## config.mk

```make
export PLATFORM = sky130hd
export DESIGN_NAME = md_hash_message_padder
export DESIGN_NICKNAME = d
export VERILOG_FILES = /design/src/rtl/mdpad_pkg.sv /design/src/rtl/mdpad_ctrl.sv /design/src/rtl/mdpad_datapath.sv /design/src/rtl/md_hash_message_padder.sv
export SDC_FILE = /design/constraint.sdc
export NUM_CORES = 1
export LEC_CHECK = 0
export BUFFER_PORTS_ARGS = -buffer_cell sky130_fd_sc_hd__buf_2
export CORE_UTILIZATION = 30
export DETAILED_ROUTE_END_ITERATION = 16
export HOLD_SLACK_MARGIN = 0.02
export PLACE_DENSITY_LB_ADDON = 0.3
export SLEW_MARGIN = 20
export SYNTH_ARGS = -nofsm -noshare
export SYNTH_HDL_FRONTEND = slang
export SYNTH_SLANG_ARGS = --single-unit
export TNS_END_PERCENT = 1
```

## constraint.sdc

```tcl
create_clock -name aclk -period 3.3 [get_ports aclk]
set_input_delay 0.33 -clock aclk [delete_from_list [all_inputs] [get_ports aclk]]
set_output_delay 0.33 -clock aclk [all_outputs]
set_load 0.005 [all_outputs]
```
********************
*Problem requirements:*
Restate the material exactly as given.

*Task answer:*
## config.mk

```make
export PLATFORM = sky130hd
export DESIGN_NAME = md_hash_message_padder
export DESIGN_NICKNAME = d
export VERILOG_FILES = /design/src/rtl/mdpad_pkg.sv /design/src/rtl/mdpad_ctrl.sv /design/src/rtl/mdpad_datapath.sv /design/src/rtl/md_hash_message_padder.sv
export SDC_FILE = /design/constraint.sdc
export NUM_CORES = 1
export LEC_CHECK = 0
export BUFFER_PORTS_ARGS = -buffer_cell sky130_fd_sc_hd__buf_2
export CORE_UTILIZATION = 30
export DETAILED_ROUTE_END_ITERATION = 16
export HOLD_SLACK_MARGIN = 0.02
export PLACE_DENSITY_LB_ADDON = 0.3
export SLEW_MARGIN = 20
export SYNTH_ARGS = -nofsm -noshare
export SYNTH_HDL_FRONTEND = slang
export SYNTH_SLANG_ARGS = --single-unit
export TNS_END_PERCENT = 1
```

## constraint.sdc

```tcl
create_clock -name aclk -period 3.3 [get_ports aclk]
set_input_delay 0.33 -clock aclk [delete_from_list [all_inputs] [get_ports aclk]]
set_output_delay 0.33 -clock aclk [all_outputs]
set_load 0.005 [all_outputs]
```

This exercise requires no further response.